5. Tang, J. X. and Janmey, P. A. (1996). The polyelectrolyte nature of F-actin and the mechanism of actin bundle formation. J Biol Chem. 271, 8556-63.

Polymerized (F-)actin is induced to form bundles by a number of polycations including divalent metal ions, Co(NH3)63+, and basic polypeptides. The general features of bundle formation are largely independent of the specific structure of the bundling agent used. A threshold concentration of polycation is required to form lateral aggregates of actin filaments. The threshold concentration varies strongly with the valence of the cation and increases with the ionic strength of the solution. Polyanions such as nucleoside phosphates or oligomers of acidic amino acids disaggregate actin bundles into single filaments. These features are similar to the phenomenon of DNA condensation and can be explained analogously by polyelectrolyte theories.

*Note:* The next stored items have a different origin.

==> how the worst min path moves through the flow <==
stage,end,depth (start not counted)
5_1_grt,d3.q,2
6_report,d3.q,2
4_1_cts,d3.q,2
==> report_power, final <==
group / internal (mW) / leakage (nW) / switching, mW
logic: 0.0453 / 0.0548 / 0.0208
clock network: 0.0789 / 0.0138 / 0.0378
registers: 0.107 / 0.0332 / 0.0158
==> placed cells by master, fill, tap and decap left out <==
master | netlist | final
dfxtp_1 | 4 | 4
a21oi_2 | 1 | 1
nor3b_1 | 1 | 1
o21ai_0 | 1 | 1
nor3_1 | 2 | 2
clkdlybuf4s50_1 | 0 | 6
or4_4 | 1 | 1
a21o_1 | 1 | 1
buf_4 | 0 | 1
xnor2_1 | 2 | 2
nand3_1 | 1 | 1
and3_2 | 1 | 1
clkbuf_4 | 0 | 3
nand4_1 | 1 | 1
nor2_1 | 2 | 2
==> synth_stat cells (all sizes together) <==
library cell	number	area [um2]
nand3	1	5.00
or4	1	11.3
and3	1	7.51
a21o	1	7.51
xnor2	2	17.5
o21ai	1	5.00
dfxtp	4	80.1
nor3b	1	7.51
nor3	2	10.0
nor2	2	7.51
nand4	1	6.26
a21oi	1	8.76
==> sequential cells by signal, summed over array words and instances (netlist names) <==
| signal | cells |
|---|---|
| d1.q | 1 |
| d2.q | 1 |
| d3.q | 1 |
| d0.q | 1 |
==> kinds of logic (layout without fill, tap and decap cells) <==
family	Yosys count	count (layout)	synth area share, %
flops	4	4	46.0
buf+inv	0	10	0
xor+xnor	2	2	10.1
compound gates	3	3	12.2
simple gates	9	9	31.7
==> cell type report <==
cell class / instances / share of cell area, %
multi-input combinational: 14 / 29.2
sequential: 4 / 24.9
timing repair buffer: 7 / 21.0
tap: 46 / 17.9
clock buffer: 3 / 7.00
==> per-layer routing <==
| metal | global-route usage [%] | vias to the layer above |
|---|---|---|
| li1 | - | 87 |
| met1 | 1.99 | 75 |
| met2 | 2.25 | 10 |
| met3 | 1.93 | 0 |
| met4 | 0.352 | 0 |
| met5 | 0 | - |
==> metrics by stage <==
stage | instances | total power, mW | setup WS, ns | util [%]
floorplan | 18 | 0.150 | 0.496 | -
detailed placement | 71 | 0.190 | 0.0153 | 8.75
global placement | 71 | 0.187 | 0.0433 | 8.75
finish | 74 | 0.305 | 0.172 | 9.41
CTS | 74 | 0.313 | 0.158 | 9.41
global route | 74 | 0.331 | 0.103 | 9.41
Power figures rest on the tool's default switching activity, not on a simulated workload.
$ cat flow/config.mk
export PLATFORM = sky130hd
export DESIGN_NAME = VerilogBCD
export DESIGN_NICKNAME = VerilogBCD
export VERILOG_FILES = /design/flow/design.v
export SDC_FILE = /design/flow/constraint.sdc
export NUM_CORES = 4
export LEC_CHECK = 1
export CORE_AREA = 10 10 70 70
export DIE_AREA = 0 0 80 80
$ cat flow/constraint.sdc
current_design VerilogBCD

set clk_period 1.0
set clk_io_pct 0.2

create_clock -name clk0 -period $clk_period

set non_clock_inputs [all_inputs -no_clocks]
set_input_delay [expr $clk_period * $clk_io_pct] -clock clk0 $non_clock_inputs
set_output_delay [expr $clk_period * $clk_io_pct] -clock clk0 [all_outputs]
$ cat flow/design.v
module VerilogBCD(input w,x,y,z, output a,b,c,d,e,f,g);
	wire w1,w2,w3,w4,w5,w6,w7,w8,w9,w10,w11,w12,w13,w14,w15,w16;
	and(w1,x,z);
	and(w2,~z,~x);
	or(a,w1,w2,y,w);
	and(w3,~y,~z);
	and(w4,y,z);
	or(b,w3,w4,~x);
	or(c,x,~y,z);
	and(w5,y,~z);
	and(w6,~x,y);
	and(w7,x,~y,z);
	and(w8,~x,~z);
	or(d,w5,w6,w7,w8,w);
	and(w9,~x,~z);
	and(w10,y,~z);
	or(e,w9,w10);
	and(w11,~y,~z);
	and(w12,~y,x);
	and(w13,~z,x);
	or(f,w11,w12,w13,w);
	and(w14,~z,y);
	and(w15,y,~x);
	and(w16,~y,x);
	or(g,w14,w15,w16,w);
endmodule	
$ cat flow/run.sh
#!/bin/bash
# OpenROAD 26Q1-2900-gdf79404cd8, Yosys 0.63+post, stock flow scripts
make -C /OpenROAD-flow-scripts/flow DESIGN_CONFIG=/design/flow/config.mk WORK_HOME=/design/flow/orfs finish
==> run notes <==
### Logic synthesis
* 123 µm² — post-synth design cell area
* 7.21 µm² — Mean Syn Cell Area
* 17 — post-synthesis cell count from yosys
* 123 µm² — yosys stat area
* 40.8% — area share of the largest cell type after synthesis
* ha_1 — leading area contributor after synthesis
* 0 — yosys warning tally
* 0% — sequential share of the synthesized area
* 17 — instance count of the mapped netlist
* ha_1 41%, or4_1 12%, a2111o_1 9.2% — Post-synth area hogs
* 9 — distinct lib cells

### Drt
* 2.30 — vias per std cell
* 531 µm — total wire length after detailed routing
* 182 — via count
* 0 — Antenna Nets Post-Route
* 0 — antenna cell count
* 5 — initial drt markers
* 6.72 µm — final routed wire length divided by cell count
* 2 — length of the first detailed-routing pass in iterations
* 0 — DR DRC count

### STA
* true — setup repair after global routing missed its margin
* 0.743 GHz — maximum achievable frequency
* 1350 ps — minimum period implied by the final worst setup slack
* -347 ps — final critical-path setup slack
* 135% — final worst path period share
* -1190 ps — final sum of negative setup slack
* 0 — final hold viol count
* 94.4% — Max-Slew Margin vs Limit
* 0 — max-slew violation count
* 5 — final tally of setup violations
* 83.7 ps — Worst Max-Slew Pin Slew

### Die
* 80 µm — Die X
* 3420 µm² — placeable core region
* 6400 µm² — die area
* 11 — Top Ports
* 3.59% — initial core utilization
* 21 — placement row count
* 80 µm — vertical die size

### Global route
* 821 µm — first-pass GRT wire length
* 1.55% — Total GRT Usage
* 0 — overall overflow remaining after global route
* 6 — maximum number of pins on one net before global-route repair
* 153 — via count of the first global-routing pass
* 0 — antenna violations before repair

### Setup path
* 1150 ps — WP data arrival
* output pin — critical path capture point type
* 800 ps — critical path data required time
* 4 — largest fanout on the critical path
* input port to output pin — Worst Setup Path Type
* input port — kind of launch point of the worst setup path

### Outcome
* finished with violations — status
* negative setup slack — violations in the final reports

### Min path
* input port to output pin — Hold/Removal Path Class

### Placement
* -1250 ps — placement-stage worst setup slack
* 353 µm² — Placed Instance Area
* 0.738 — final estimated routing congestion in global placement
* 459 µm — detailed placement HPWL
* 11 — count of port buffers added during placement

### Flow run
* 0 — reported max-cap violation count
* 37 — count of tool warnings

### Finish
* 0 — final sequential cell count
* 217% — relative area change from synthesis to final layout
* 389 µm² — Finished Cell Area
* 11.4% — share of the core filled with cells in the final layout
* 156 µm² — combinational gate area
* 6 x buf_2, 3 x nand2_1, 3 x ha_4, 3 x buf_6, 3 x buf_4 — Top Layout Cells
* 0 — clkbuf count
* 0 µm² — area occupied by registers
* 66.7% — share of final-layout standard cells stronger than drive strength 1
* buf_2 — most common cell after layout, fill and taps aside
* 407 — filler instances

### Power
* 308 nW/µm² — Power Dens Cells
* 0.158 nW — Lkg Pwr
* 0.000120 W — Final Total Pwr
* 67.1 µV — maximum ir drop on the vdd rail

### Clock network
* 0 — number of buffers added to fix hold violations after cts
$ cat design.v
module sevenSeg(w, x, y, z, a, b, c, d, e, f, g);
input w, x, y, z;
output  a, b, c, d, e, f, g;
wire w1, w2;
and (w1 , x, z);
and (w2 , ~x, ~z);
or(a, w1, w2, w, y); 
wire w3, w4;
and (w3, ~y, ~z);
and (w4, y, z);
or(b, w3, w4, ~x);
or (c, x, z, ~y);
wire w5, w6, w7, w8;
and (w5, ~x, ~z);
and (w6, x, ~y, z);
and (w7, ~x, y);
and (w8, y, ~z);
or (d, w, w5, w6, w7, w8);
wire w9, w10;
and (w9, ~x, ~z);
and (w10, y, ~z);
or (e, w9, w10);
wire w11, w12, w13;
and (w11, ~y, ~z);
and (w12, x, ~y);
and (w13, x, ~z);
or (f, w, w11, w12, w13);
wire w14, w15, w16;
and (w14, x, ~y);
and (w15, y, ~z);
and (w16, ~x, y);
or (g, w, w14, w15, w16);
endmodule
**design/flow/design.v**
```verilog
`timescale 1ns / 1ps
module MUXBranch(
    input [31:0]uno,  
    input [31:0]cero,  
	 input br,  
    output reg [31:0] j0);  
   always @ (uno or cero or br) begin  
      case (br)  
         1'b0 : j0 <= cero;  
         1'b1 : j0 <= uno;   
      endcase  
   end 
endmodule
```
--- flow/design.v ---
`timescale 1ns / 1ps
module ALU(
 input signed [31:0] a,   
 input signed [31:0] b,   
 input  [2:0] alu_control,  
 output reg signed [31:0] result,   
 output zero  
    );
always @(*)
begin
 case(alu_control)
 3'b000: result = a + b;  
 3'b001: result = a - b;  
 3'b010: result = a>>>b;  
 3'b011: result = a<<b;  
 3'b100: result = a>>b;  
 3'b101: result = a & b;  
 3'b110: result = a ^ b;  
 default:result = a + b;  
 endcase
end
assign zero = (result==32'd0) ? 1'b1: 1'b0;  
endmodule
==> flow/design.v <==
`timescale 1ns / 1ps
module PC_next(
    input CLK,
	 input reset,
    input [31:0] pc_next,
    output reg [31:0] pc_actual
    );
	 initial pc_actual = 0;
	 always @(posedge CLK)	 
	 	if (!reset)
			pc_actual = pc_next;
		else
			pc_actual = 0;
endmodule
==> flow/run.sh <==
#!/bin/bash
# OpenROAD 26Q1-2900-gdf79404cd8, Yosys 0.63+post, stock flow scripts
make -C /OpenROAD-flow-scripts/flow DESIGN_CONFIG=/design/flow/config.mk WORK_HOME=/design/flow/orfs finish
==> flow/config.mk <==
export PLATFORM = sky130hd
export DESIGN_NAME = PC_next
export DESIGN_NICKNAME = PC_next
export VERILOG_FILES = /design/flow/design.v
export SDC_FILE = /design/flow/constraint.sdc
export NUM_CORES = 4
export LEC_CHECK = 1
export CORE_AREA = 10 10 102 102
export DIE_AREA = 0 0 112 112
==> flow/constraint.sdc <==
current_design PC_next

set clk_period 1.0
set clk_io_pct 0.2

create_clock -name clk0 -period $clk_period [get_ports {CLK}]

set non_clock_inputs [all_inputs -no_clocks]
set_input_delay [expr $clk_period * $clk_io_pct] -clock clk0 $non_clock_inputs
set_output_delay [expr $clk_period * $clk_io_pct] -clock clk0 [all_outputs]
==> ci_impl_report.md <==
### Yosys + OpenROAD results

| Metric | Value |
|---|---|
| Status | `finished clean` |
| Comb pwr share | `0.093` |
| Hold WC Path Type | `input pin to flop` |
| Area grow syn2layout | `94.3%` |
| MUX share of area | `0` |
| Sequential power share | `0.478` |
| Fin crit period | `964 ps` |
| Int Pwr | `0.00229 W` |
| Post-placement cell count | `235` |
| Synth Seq Share | `0.742` |
| Post-DRT Antenna Nets | `0` |
| TritonCTS Buffers | `5` |
| Layout cells sized above 1 | `0.290` |
| Io pins | `66` |
| Root Driver | `clkbuf_8` |
| Number of cells in Yosys stat | `67` |
| Hold-fix buffers, CTS | `0` |
| Dominant combinational family | `simple AND/OR/NAND/NOR gates` |
| Via count | `676` |
| Clock sinks | `32` |
| CP Depth | `1` |
| Required time of the critical path | `800 ps` |
| Avg WL per Cell | `11.1 um` |
| Pwr dens | `1700 nW/um^2` |
| Fin crit share | `0.964` |
| Non-Filler Instances | `243` |
| Crit path buf inv count | `1` |
| Hold Fails Final Rpt | `0` |
| Maximum Capacitance Violations | `0` |
| Initial antenna violation count | `0` |
| First-pass GRT wire length | `4.15 mm` |
| Adders+Majority by Area | `0` |
| Drt first pass iters | `2` |
| Filler cell count | `877` |
| Max Root-Sink Buffers | `2` |
| Post-DP HPWL | `2.15 mm` |
| Die ar. | `12500 um^2` |
| Worst VDD drop | `0.495 mV` |
| Psw | `0.000563 W` |
| Vias in the first global route | `710` |
| Synth flops | `32` |
| CP startpoint kind | `flop` |
| DIE HEIGHT | `112 um` |
| DR vias/cell | `2.78` |
| Iter 0 DRT Violations | `16` |
| Relative slew slack | `0.899` |
| Mean Syn Cell Area | `12.9 um^2` |
| Simple share | `0.232` |
| Routed WL | `2.70 mm` |
| GR Overflow Total | `0` |
| CP max-delay cell | `dfxtp_1` |
| Hold path depth | `2` |
| Residual DRC | `0` |
| IO Port Bufs | `65` |
| Slowest stage delay, CP | `320 ps` |
| Row cnt | `33` |
| CTS tree | `done` |
| CP Max Fanout | `1` |
| Post-synth top area cell | `dfxtp_1` |
| Diodes inserted | `0` |
| Worst slack at placement | `-111 ps` |
| Die width | `112 um` |
| Cells after Synth | `67` |
| GPL Wtd Cong | `0.662` |
| H-tree depth | `2` |
| Final setup violation count | `0` |
| Switching portion of total power | `0.197` |
| Post-synth area from yosys stat | `863 um^2` |
| Core Area | `8220 um^2` |
| Initial Util | `0.105` |
| Slew Viols, Final | `0` |
| Crit. End Element | `output pin` |
| Xor+xnor area frac | `0` |
| GR Util All Layers | `0.0409` |
| Fmax | `1040 MHz` |
| Clock power share | `0.430` |
| Flip-flop count of the largest register after layout | `32` |
| Complex Gates by Area | `0` |
| Hold WS | `458 ps` |
| Dominant cell area share | `0.742` |
| CTS clk-pin slew, worst paths | `70 ps` |
| Cell Type Count | `3` |
| Tool warnings | `25` |
| Largest delay contributor family on the critical path | `flip-flops` |
| Yosys warns | `1` |
| Worst Path Class, Setup | `flop to output pin` |
| Largest net degree at the start of global routing | `33` |
| Post-route worst setup slack | `36.0 ps` |
| Worst slew pin tran | `152 ps` |
| Synthesized area | `863 um^2` |
| RSZ-0062 raised after global routing | `false` |
| Critical Path AT | `760 ps` |
| Lkg Pwr | `0.678 nW` |
| Top area cell types | `dfxtp_1, nor2b_1, buf_4` |
| CP Cell Sequence | `clkdlybuf4s15_1` |
==> power groups by stage <==
stage / sequential [W] / combinational [W] / clock, W
final: 0.00136 / 0.000264 / 0.00123
after global routing: 0.00137 / 0.000291 / 0.00136
after CTS: 0.00136 / 0.000291 / 0.00131
==> cells by family (layout without fill, tap and decap cells) <==
logic type,after synthesis,count (layout)
flip-flops,32,32
AND/OR/NAND/NOR,32,32
buffers and inverters,3,74
==> layer usage <==
| metal | GRT usage | routed length, um | vias up |
|---|---|---|---|
| li1 | - | - | 337 |
| met1 | 0.0447 | 1040 | 299 |
| met2 | 0.0684 | 1290 | 35 |
| met3 | 0.0223 | 297 | 5 |
| met4 | 0.00931 | 72 | 0 |
| met5 | 0 | 0 | - |
File: flow/run.sh
#!/bin/bash
# OpenROAD 26Q1-2900-gdf79404cd8, Yosys 0.63+post, stock flow scripts
make -C /OpenROAD-flow-scripts/flow DESIGN_CONFIG=/design/flow/config.mk WORK_HOME=/design/flow/orfs finish
File: flow/config.mk
export PLATFORM = sky130hd
export DESIGN_NAME = timer
export DESIGN_NICKNAME = timer
export VERILOG_FILES = /design/flow/design.v
export SDC_FILE = /design/flow/constraint.sdc
export NUM_CORES = 4
export LEC_CHECK = 1
export CORE_AREA = 10 10 70 70
export DIE_AREA = 0 0 80 80
File: flow/constraint.sdc
current_design timer

set clk_period 2.1
set clk_io_pct 0.2

create_clock -name clk0 -period $clk_period [get_ports {clk}]

set non_clock_inputs [all_inputs -no_clocks]
set_input_delay [expr $clk_period * $clk_io_pct] -clock clk0 $non_clock_inputs
set_output_delay [expr $clk_period * $clk_io_pct] -clock clk0 [all_outputs]
===== design/flow/config.mk =====
export PLATFORM = sky130hd
export DESIGN_NAME = controller
export DESIGN_NICKNAME = controller
export VERILOG_FILES = /design/flow/design.v
export SDC_FILE = /design/flow/constraint.sdc
export NUM_CORES = 4
export LEC_CHECK = 1
export CORE_AREA = 10 10 104 104
export DIE_AREA = 0 0 114 114

===== design/flow/run.sh =====
#!/bin/bash
# OpenROAD 26Q1-2900-gdf79404cd8, Yosys 0.63+post, stock flow scripts
make -C /OpenROAD-flow-scripts/flow DESIGN_CONFIG=/design/flow/config.mk WORK_HOME=/design/flow/orfs finish

===== design/flow/design.v =====
module controller
(
	input wire clk,
	input wire n_rst,
	input wire dr,
	input wire lc,
	input wire overflow,
	output reg cnt_up,
	output reg clear,
	output reg modwait,
	output reg [2:0] op,
	output reg [3:0] src1,
	output reg [3:0] src2,
	output reg [3:0] dest,
	output reg err
);
typedef enum bit [4:0] {IDLE, STORE, ZERO, SORT1, SORT2, SORT3, SORT4, MUL1, ADD1, MUL2, SUB1, MUL3, ADD2, MUL4, SUB2,  EIDLE, COEF1, COEF2, COEF3, COEF4, DUMMY1, DUMMY2, DUMMY3} stateType;
stateType next_state;
stateType current_state;
reg current_mod;
reg next_mod;
always_ff @ (posedge clk, negedge n_rst) begin
	if(n_rst == 0) begin
		current_state <= IDLE;
		current_mod <= 0;
	end
	else begin
		current_state <= next_state;
		current_mod <= next_mod;	
	end
end
always_comb begin
	cnt_up = 0;
	clear = 0;
	op = 3'b000;  
	src1 = 4'd0;
	src2 = 4'd0;
	dest = 4'd0;
	err = 0;
	next_mod = 1;
	if(current_state == IDLE) begin
		next_mod = 0;
	end
	else if(current_state == STORE) begin
		dest = 4'd5;
		op = 3'b010;   
	end
	else if(current_state == ZERO) begin
		cnt_up = 1;
		op = 3'b101;   
		src1 = 0;
		src2 = 0;
		dest = 0;
	end
	else if(current_state == SORT1) begin
		op = 3'b001;   
		src1 = 4'd2;
		dest = 4'd1;
	end
	else if(current_state == SORT2) begin
		op = 3'b001;   
		src1 = 4'd3;
		dest = 4'd2;
	end
	else if(current_state == SORT3) begin
		op = 3'b001;   
		src1 = 4'd4;
		dest = 4'd3;
	end
	else if(current_state == SORT4) begin
		op = 3'b001;   
		src1 = 4'd5;
		dest = 4'd4;
	end
	else if(current_state == MUL1) begin
		op = 3'b110;   
		src1 = 4'd1;
		src2 = 4'd9;
		dest = 4'd10;
	end
	else if(current_state == ADD1) begin
		op = 3'b100;   
		src1 = 4'd0;
		src2 = 4'd10;
		dest = 4'd0;
	end
	else if (current_state == MUL2) begin
		op = 3'b110;   
		src1 = 4'd8;
		src2 = 4'd2;
		dest = 4'd10;
	end
	else if(current_state == SUB1) begin
		op = 3'b101;   
		src2 = 4'd10;
		src1 = 0;
		dest = 0;
	end
	else if(current_state == MUL3) begin
		op = 3'b110;   
		src1 = 4'd3;
		src2 = 4'd7;
		dest = 4'd10;
	end
	else if(current_state == ADD2) begin
		op = 3'b100;   
		src2 = 4'd10;
		src1 = 4'd0;
		dest = 4'd0;
	end
	else if(current_state == MUL4) begin
		op = 3'b110;   
		src1 = 4'd4;
		src2 = 4'd6;
		dest = 4'd10;
	end
	else if(current_state == SUB2) begin
		op = 3'b101;   
		src2 = 4'd10;
		src1 = 4'd0;
		dest = 4'd0;
	end
	else if(current_state == COEF1) begin
		op = 3'b011;   
		dest = 4'd6;
		clear = 1;
	end
	else if(current_state == COEF2) begin
		op = 3'b011;   
		dest = 4'd7;
		clear = 1;
	end
	else if(current_state == COEF3) begin
		op = 3'b011;   
		dest = 4'd8;
		clear = 1;
	end
	else if(current_state == COEF4) begin
		op = 3'b011;   
		dest = 4'd9;
		clear = 1;
	end
	else if(current_state == DUMMY1) begin
		next_mod = 0;
	end
	else if(current_state == DUMMY2) begin
		next_mod = 0;
	end
	else if(current_state == DUMMY3) begin
		next_mod = 0;
	end
	else if(current_state == EIDLE) begin
		err = 1;
		next_mod = 0;
	end
end
always_comb begin
	next_state = current_state;
	case(current_state)
	IDLE: begin
		if(dr == 1) begin
			next_state = STORE;
		end
		else if (lc == 1) begin
			next_state = COEF1;
		end
		else begin
			next_state = IDLE;
		end
	end
	STORE: begin
		if(dr == 0) begin
			next_state = EIDLE;
		end
		else begin
			next_state = ZERO;
		end
	end
	ZERO: begin
		next_state = SORT1;
	end
	SORT1: begin
		next_state = SORT2;
	end
	SORT2: begin
		next_state = SORT3;
	end
	SORT3: begin
		next_state = SORT4;
	end
	SORT4: begin
		next_state = MUL1;
	end
	MUL1: begin
		next_state = SUB1;
	end
	ADD1: begin
		if(overflow == 1) begin
			next_state = EIDLE;
		end
		else begin
			next_state = MUL3;
		end
	end
	MUL2: begin
		next_state = ADD1;
	end
	SUB1: begin
		if(overflow == 1) begin
			next_state = EIDLE;
		end
		else begin
			next_state = MUL2;
		end
	end
	MUL3: begin
		next_state = SUB2;
	end
	ADD2: begin
		if(overflow == 1) begin
			next_state = EIDLE;
		end
		else begin
			next_state = IDLE;
		end
	end
	MUL4: begin
		next_state = ADD2;
	end
	SUB2: begin
		if(overflow == 1) begin
			next_state = EIDLE;
		end
		else begin
			next_state = MUL4;
		end
	end
	COEF1: begin
		next_state = DUMMY1;
	end
	DUMMY1: begin
		if (lc == 1'b1) begin
			next_state = COEF2;
		end
		else begin
			next_state = DUMMY1;
		end
	end
	COEF2: begin
		next_state = DUMMY2;
	end
	DUMMY2: begin
		if (lc == 1'b1) begin
			next_state = COEF3;
		end
		else begin
			next_state = DUMMY2;
		end
	end
	COEF3: begin
		next_state = DUMMY3;
	end
	DUMMY3: begin
		if (lc == 1'b1) begin
			next_state = COEF4;
		end
		else begin
			next_state = DUMMY3;
		end
	end
	COEF4: begin
		next_state = IDLE;
	end
	EIDLE: begin
		if(dr == 1) begin
			next_state = STORE;
		end
		else if (lc == 1) begin
			next_state = COEF1;
		end
		else begin
			next_state = EIDLE;
		end
	end
endcase	
end
assign modwait = current_mod;
endmodule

Similar results were found when F-actin was bundled by the peptide corresponding to the actin binding site of myristoylated alanine-rich protein kinase C substrate protein (MARCKS) or by smooth muscle calponin, suggesting that a broad class of actin bundling factors may function in a common manner. Physiologic concentrations of both small ions and large proteins can induce actin interfilament association independent of a requirement for specific binding sites.